Assignment — How many lines of the material below contain the string "skew"? Answer with the number and nothing else.

Data for this exercise —
____

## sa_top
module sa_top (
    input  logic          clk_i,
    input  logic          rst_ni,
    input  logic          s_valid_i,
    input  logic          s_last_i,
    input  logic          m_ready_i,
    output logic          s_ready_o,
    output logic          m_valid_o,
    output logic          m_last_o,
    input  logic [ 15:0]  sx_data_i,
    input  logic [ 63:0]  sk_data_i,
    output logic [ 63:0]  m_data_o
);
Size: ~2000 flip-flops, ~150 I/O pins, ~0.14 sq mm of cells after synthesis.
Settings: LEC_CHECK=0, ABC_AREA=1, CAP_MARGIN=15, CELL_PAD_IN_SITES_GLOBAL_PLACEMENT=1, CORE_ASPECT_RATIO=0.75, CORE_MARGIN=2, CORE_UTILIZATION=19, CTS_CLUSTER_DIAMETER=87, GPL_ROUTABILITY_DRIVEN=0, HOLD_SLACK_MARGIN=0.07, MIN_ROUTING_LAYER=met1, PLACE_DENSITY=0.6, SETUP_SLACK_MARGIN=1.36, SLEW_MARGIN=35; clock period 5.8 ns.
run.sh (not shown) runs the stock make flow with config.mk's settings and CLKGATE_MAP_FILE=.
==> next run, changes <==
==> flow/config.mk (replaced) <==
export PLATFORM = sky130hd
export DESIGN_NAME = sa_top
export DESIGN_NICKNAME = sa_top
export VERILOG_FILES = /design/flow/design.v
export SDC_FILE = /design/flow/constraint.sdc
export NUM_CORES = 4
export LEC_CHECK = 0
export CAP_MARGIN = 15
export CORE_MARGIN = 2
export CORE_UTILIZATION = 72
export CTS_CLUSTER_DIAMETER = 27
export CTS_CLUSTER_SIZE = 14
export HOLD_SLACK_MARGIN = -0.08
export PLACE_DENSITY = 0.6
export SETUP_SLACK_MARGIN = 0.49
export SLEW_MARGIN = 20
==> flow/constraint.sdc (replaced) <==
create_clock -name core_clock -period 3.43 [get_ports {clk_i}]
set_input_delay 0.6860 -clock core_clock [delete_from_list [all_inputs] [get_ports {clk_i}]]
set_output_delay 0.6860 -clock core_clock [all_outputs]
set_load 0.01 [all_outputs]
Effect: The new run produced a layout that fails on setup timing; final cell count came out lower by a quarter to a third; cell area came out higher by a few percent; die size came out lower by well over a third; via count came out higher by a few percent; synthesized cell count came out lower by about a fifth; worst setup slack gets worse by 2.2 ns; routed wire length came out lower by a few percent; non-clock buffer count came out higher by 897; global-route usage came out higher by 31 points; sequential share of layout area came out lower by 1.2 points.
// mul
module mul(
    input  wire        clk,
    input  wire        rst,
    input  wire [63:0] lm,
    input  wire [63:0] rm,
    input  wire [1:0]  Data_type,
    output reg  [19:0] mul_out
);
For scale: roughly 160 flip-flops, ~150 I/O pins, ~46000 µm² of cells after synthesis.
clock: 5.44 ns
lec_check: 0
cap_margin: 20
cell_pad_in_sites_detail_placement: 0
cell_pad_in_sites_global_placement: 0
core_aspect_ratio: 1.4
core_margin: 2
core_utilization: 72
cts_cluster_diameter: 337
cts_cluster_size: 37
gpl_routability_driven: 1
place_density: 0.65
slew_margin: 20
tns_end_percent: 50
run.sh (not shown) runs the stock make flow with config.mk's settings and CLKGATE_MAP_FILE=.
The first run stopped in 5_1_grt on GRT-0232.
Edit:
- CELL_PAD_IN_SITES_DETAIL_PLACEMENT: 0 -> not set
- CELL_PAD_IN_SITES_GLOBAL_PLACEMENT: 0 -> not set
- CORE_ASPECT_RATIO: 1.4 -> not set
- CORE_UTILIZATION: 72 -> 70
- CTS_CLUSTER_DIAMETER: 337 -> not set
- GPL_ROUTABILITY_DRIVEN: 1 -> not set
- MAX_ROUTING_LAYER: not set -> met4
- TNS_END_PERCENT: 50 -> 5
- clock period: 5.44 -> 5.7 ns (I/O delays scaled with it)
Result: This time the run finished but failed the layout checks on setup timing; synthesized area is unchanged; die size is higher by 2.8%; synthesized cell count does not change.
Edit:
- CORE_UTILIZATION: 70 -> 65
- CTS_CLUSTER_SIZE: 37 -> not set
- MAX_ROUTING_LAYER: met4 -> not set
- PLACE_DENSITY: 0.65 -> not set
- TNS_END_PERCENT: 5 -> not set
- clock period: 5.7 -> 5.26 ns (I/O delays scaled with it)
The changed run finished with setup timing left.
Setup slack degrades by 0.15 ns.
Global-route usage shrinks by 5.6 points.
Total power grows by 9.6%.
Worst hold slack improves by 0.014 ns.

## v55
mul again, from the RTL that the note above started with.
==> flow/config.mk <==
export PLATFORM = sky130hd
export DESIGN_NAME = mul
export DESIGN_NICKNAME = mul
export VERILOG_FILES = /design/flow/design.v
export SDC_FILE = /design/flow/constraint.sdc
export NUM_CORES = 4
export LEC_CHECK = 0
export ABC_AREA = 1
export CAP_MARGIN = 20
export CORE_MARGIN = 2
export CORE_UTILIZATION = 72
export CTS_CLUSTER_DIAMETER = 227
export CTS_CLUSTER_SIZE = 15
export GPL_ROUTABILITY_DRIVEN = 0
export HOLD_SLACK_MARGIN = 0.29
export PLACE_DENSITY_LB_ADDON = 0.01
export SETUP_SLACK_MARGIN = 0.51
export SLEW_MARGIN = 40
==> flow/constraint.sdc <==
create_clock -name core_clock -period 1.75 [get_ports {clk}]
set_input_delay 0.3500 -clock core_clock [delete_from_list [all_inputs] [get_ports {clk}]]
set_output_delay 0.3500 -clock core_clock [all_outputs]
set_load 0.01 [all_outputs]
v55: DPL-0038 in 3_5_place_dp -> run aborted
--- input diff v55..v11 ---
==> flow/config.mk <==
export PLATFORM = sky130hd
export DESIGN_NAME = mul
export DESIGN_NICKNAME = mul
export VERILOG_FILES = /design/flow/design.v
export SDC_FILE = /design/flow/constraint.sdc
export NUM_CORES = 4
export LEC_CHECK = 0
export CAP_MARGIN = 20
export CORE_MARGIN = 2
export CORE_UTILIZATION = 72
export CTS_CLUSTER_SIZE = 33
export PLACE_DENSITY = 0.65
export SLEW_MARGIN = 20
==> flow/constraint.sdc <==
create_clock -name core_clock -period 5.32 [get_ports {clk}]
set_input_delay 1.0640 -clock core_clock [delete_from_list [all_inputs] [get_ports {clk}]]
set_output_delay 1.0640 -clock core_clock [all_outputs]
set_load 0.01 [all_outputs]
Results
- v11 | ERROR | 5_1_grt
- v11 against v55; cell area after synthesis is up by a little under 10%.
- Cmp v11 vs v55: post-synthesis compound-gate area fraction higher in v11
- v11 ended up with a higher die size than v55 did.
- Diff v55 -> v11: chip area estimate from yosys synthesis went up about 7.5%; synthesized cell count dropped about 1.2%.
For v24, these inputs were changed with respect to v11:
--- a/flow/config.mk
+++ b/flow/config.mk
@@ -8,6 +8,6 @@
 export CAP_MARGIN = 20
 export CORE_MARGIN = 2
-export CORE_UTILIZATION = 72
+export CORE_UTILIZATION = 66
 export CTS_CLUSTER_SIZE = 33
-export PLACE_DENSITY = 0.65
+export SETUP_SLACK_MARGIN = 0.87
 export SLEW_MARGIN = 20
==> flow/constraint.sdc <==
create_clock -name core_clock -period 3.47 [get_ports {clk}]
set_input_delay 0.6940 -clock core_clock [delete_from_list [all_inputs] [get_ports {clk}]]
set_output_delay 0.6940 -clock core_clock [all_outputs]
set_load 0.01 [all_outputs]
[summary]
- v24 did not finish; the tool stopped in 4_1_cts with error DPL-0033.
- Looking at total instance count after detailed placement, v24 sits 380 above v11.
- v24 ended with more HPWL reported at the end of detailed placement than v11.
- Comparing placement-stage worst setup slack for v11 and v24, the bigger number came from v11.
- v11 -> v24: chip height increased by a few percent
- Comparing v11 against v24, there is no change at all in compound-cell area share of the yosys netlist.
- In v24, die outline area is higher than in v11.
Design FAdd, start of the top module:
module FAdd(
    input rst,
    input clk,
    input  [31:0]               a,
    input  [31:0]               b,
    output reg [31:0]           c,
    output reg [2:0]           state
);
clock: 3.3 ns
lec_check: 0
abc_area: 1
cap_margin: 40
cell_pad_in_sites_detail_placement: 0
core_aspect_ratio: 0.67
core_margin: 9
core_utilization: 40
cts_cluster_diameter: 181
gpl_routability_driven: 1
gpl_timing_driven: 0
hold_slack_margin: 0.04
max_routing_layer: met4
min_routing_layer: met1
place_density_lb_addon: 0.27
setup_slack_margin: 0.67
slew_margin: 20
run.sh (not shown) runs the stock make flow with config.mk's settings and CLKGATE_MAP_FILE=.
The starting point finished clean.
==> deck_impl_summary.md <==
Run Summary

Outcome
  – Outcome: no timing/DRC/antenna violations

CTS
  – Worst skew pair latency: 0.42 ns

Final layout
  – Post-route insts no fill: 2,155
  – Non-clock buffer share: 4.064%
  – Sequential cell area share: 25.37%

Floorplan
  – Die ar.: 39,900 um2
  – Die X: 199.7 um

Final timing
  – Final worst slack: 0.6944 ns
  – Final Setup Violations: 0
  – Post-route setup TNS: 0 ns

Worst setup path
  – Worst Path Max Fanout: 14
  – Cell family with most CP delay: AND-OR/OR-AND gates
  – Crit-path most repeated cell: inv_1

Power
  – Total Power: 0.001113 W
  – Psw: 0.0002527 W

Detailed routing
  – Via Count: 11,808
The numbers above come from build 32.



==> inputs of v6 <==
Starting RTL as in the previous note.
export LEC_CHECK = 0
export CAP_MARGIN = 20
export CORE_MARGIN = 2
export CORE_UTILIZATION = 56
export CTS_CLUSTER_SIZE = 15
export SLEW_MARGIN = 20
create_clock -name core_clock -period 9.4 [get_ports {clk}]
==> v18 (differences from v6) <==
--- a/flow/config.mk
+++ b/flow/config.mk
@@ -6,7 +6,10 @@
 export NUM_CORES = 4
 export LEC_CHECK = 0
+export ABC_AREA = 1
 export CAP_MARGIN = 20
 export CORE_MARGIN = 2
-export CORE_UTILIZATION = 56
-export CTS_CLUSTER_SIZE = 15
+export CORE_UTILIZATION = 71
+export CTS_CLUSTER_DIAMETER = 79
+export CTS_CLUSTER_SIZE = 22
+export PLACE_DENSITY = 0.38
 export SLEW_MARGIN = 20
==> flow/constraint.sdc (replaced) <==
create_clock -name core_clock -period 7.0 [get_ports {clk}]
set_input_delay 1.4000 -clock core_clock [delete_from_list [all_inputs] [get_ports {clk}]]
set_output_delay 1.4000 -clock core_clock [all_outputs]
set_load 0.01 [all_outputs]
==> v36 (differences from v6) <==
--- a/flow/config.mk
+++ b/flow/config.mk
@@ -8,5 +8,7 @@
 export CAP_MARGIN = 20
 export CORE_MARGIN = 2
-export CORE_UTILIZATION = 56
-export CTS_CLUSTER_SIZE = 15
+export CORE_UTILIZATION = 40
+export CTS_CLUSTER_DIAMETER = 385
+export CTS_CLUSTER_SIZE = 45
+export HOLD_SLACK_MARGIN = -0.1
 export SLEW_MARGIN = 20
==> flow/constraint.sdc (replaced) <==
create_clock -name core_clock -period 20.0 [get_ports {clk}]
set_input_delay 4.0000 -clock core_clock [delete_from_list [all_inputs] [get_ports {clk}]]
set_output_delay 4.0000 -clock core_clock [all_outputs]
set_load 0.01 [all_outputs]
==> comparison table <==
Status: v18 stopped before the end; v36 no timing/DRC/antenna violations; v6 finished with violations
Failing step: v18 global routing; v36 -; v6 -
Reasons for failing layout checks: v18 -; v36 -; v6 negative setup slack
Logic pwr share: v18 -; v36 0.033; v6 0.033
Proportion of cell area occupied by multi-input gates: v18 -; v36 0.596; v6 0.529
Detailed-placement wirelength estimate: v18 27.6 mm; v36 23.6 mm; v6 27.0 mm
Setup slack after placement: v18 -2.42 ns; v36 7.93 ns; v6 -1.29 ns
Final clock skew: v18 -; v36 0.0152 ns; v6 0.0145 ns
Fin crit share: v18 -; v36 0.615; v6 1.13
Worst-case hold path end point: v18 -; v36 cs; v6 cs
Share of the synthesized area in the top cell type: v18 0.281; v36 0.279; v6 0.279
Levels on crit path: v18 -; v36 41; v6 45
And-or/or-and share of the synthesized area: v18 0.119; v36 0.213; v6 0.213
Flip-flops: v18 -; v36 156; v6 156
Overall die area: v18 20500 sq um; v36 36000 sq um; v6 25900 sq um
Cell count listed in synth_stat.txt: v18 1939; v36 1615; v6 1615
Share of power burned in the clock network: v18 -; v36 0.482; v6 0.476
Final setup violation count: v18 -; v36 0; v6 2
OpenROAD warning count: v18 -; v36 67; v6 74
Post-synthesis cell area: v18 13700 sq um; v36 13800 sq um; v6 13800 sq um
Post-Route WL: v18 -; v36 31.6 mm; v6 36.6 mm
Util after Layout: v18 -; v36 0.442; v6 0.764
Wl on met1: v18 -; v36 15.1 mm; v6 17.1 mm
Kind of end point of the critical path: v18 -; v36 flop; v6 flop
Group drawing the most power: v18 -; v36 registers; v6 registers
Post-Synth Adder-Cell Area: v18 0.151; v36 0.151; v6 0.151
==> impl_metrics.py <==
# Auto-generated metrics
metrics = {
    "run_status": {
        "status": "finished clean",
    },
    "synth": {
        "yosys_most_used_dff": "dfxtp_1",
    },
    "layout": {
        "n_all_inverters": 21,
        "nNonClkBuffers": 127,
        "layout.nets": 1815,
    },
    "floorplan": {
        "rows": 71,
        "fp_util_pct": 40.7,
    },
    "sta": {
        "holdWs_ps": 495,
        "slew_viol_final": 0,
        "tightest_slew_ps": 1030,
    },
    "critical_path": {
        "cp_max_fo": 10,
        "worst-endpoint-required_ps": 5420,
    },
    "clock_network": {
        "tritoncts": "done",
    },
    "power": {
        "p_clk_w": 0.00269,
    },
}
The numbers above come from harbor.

____

Written solution — 2